__Assignment__
In the entries that follow, find the word "constraint" and report each line it is on.

>>>

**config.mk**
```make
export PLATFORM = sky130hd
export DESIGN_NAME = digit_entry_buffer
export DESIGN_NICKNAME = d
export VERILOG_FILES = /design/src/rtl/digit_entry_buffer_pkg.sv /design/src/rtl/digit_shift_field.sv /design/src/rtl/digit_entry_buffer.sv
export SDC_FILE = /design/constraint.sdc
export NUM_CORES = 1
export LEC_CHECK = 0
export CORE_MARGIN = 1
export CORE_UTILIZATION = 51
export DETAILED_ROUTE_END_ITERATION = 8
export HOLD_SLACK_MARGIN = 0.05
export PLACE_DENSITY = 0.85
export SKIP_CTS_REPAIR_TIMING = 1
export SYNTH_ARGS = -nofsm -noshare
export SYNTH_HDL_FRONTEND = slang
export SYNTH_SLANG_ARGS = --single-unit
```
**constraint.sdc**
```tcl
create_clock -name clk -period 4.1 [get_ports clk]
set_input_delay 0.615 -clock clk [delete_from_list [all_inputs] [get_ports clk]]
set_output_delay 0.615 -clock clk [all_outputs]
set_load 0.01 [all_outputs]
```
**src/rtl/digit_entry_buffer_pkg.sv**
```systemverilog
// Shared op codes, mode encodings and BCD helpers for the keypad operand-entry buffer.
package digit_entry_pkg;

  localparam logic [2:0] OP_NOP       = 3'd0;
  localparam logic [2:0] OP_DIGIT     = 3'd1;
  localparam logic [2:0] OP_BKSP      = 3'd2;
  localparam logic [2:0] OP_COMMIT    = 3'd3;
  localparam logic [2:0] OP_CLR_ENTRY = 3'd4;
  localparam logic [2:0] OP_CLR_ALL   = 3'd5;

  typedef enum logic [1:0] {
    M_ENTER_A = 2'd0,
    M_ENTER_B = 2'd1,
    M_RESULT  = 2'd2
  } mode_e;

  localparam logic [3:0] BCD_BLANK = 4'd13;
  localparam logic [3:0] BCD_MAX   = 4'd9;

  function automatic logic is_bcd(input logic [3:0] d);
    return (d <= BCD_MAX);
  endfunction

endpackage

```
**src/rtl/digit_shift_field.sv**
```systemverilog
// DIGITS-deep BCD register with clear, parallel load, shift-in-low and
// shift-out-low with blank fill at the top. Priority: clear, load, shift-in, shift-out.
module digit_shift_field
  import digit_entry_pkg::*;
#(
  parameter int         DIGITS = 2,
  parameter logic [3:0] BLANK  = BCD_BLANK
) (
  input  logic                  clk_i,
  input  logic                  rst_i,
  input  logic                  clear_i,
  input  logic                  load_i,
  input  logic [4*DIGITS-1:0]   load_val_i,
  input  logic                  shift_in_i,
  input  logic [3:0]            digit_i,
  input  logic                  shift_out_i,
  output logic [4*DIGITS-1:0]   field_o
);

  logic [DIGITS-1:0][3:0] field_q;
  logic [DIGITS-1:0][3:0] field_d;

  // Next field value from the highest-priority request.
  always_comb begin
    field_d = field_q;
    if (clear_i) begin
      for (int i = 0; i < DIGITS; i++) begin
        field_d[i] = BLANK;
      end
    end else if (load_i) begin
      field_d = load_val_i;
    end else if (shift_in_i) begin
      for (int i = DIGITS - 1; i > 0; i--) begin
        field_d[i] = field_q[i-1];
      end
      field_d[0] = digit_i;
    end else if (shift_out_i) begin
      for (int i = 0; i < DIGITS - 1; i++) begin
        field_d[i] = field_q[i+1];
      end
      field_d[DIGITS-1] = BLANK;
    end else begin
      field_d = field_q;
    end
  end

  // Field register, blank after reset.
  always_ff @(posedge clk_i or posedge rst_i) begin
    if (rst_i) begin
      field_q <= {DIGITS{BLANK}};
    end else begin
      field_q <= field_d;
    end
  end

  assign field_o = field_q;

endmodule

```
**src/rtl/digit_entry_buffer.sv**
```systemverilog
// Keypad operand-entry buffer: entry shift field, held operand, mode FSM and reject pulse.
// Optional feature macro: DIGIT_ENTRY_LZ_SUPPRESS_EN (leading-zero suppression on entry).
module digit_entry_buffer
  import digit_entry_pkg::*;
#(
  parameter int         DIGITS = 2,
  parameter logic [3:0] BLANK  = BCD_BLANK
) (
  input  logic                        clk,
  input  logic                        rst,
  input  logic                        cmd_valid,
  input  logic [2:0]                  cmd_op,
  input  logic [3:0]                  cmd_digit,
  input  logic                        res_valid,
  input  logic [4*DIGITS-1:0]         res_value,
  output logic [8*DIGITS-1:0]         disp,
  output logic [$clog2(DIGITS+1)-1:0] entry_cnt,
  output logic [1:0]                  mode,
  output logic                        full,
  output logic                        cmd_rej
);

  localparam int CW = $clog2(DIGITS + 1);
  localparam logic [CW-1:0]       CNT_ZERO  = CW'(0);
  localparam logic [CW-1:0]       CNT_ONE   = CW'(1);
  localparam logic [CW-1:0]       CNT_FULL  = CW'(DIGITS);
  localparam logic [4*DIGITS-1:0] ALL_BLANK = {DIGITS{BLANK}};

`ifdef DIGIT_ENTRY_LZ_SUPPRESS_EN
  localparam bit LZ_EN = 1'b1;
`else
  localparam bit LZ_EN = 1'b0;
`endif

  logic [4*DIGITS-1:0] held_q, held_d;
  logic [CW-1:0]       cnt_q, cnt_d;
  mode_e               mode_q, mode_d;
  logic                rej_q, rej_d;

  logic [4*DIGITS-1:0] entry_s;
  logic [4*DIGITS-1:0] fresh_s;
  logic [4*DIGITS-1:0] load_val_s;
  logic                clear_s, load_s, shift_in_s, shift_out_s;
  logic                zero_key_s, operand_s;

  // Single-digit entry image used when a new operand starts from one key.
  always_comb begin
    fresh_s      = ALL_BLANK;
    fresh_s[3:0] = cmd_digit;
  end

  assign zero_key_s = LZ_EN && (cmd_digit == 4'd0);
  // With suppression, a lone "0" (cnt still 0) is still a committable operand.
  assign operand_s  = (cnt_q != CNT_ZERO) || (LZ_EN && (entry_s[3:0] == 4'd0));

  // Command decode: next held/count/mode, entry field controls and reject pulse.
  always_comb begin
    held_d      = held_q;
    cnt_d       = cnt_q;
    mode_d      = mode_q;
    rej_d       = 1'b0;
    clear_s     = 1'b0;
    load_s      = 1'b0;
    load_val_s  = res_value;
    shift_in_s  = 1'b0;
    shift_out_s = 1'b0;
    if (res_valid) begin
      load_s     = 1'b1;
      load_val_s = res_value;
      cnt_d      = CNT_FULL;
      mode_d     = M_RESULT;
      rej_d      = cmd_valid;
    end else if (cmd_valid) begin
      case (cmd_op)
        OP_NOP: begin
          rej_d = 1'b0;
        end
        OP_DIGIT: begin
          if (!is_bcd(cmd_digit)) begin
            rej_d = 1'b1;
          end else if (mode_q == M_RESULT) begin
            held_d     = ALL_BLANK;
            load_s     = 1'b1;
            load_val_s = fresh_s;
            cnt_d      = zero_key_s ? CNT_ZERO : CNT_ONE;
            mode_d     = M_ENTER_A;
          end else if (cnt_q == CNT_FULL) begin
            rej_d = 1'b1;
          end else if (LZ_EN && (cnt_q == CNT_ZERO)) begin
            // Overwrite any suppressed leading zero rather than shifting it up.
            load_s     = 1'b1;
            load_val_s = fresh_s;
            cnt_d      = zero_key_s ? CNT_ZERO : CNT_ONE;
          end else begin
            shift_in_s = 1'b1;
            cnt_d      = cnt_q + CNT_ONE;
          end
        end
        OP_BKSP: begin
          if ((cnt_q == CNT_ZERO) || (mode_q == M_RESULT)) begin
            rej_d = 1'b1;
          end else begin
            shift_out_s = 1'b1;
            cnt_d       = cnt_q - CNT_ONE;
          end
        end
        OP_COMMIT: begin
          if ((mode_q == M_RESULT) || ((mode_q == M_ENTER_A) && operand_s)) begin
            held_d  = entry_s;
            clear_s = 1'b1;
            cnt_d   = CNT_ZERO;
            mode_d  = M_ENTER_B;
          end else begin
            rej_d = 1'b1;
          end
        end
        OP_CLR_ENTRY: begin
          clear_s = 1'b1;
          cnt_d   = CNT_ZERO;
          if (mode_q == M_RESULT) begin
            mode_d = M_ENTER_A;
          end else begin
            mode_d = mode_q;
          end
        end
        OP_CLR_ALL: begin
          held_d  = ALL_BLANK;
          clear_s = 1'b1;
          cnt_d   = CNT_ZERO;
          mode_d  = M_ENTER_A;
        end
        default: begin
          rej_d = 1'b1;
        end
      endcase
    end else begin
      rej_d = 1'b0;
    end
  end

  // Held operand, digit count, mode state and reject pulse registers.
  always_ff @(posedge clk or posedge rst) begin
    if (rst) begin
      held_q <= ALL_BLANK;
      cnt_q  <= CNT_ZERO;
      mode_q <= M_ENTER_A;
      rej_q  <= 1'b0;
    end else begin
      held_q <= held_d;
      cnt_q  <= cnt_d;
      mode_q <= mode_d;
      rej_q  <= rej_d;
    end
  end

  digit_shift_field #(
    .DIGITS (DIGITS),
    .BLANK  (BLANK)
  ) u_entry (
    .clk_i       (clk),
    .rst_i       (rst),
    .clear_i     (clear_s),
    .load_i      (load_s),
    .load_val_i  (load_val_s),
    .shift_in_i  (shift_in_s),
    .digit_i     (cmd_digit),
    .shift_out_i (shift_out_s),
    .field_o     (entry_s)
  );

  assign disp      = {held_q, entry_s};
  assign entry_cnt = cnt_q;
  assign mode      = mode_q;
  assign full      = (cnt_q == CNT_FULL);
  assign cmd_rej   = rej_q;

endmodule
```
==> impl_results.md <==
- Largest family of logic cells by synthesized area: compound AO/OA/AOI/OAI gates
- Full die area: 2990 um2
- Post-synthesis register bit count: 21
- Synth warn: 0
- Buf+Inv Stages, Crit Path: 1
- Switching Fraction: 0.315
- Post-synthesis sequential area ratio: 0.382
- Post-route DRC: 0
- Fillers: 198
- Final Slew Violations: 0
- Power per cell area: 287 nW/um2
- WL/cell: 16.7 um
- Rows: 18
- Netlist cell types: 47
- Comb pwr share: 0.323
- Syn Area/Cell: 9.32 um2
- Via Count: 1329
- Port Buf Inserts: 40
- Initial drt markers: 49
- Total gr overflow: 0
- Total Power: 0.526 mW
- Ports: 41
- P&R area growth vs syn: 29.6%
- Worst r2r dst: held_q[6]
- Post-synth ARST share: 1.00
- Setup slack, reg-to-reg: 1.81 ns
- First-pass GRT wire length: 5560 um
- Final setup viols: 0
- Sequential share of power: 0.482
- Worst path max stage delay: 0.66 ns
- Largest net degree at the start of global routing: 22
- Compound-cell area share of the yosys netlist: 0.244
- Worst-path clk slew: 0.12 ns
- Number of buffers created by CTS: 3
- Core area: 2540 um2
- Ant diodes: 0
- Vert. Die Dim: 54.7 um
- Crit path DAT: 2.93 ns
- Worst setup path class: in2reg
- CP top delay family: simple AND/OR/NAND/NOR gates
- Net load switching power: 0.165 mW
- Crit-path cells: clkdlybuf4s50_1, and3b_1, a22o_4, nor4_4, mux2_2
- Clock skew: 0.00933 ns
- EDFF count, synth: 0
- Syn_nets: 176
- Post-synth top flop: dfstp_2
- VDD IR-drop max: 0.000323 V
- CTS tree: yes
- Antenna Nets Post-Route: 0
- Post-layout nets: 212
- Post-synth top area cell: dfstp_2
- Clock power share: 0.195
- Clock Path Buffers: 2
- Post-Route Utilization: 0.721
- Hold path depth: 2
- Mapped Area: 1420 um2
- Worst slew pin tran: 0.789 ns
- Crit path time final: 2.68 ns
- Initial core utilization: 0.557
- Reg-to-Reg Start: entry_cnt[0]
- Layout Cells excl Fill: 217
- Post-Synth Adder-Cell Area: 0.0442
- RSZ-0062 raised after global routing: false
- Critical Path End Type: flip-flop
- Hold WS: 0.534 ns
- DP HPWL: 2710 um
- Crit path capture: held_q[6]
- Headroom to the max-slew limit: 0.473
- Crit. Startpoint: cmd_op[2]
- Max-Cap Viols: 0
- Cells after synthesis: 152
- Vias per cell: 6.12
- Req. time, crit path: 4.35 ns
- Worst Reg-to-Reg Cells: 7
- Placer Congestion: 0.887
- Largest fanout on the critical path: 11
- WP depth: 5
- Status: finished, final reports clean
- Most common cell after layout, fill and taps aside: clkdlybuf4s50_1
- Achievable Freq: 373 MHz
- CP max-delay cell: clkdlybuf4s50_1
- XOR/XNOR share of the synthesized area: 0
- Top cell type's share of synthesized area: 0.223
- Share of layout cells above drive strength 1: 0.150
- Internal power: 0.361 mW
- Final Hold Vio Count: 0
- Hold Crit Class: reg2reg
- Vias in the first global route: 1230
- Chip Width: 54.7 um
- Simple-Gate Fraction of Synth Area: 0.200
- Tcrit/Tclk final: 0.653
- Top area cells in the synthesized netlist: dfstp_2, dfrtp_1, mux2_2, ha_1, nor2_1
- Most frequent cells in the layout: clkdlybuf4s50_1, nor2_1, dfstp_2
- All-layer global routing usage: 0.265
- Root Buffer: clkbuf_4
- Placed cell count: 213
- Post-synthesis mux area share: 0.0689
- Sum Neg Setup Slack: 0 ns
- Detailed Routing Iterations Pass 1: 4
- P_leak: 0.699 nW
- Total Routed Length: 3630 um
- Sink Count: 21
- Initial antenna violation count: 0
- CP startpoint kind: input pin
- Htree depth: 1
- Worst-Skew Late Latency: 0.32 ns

<<<

__Answer box__
export SDC_FILE = /design/constraint.sdc
**constraint.sdc**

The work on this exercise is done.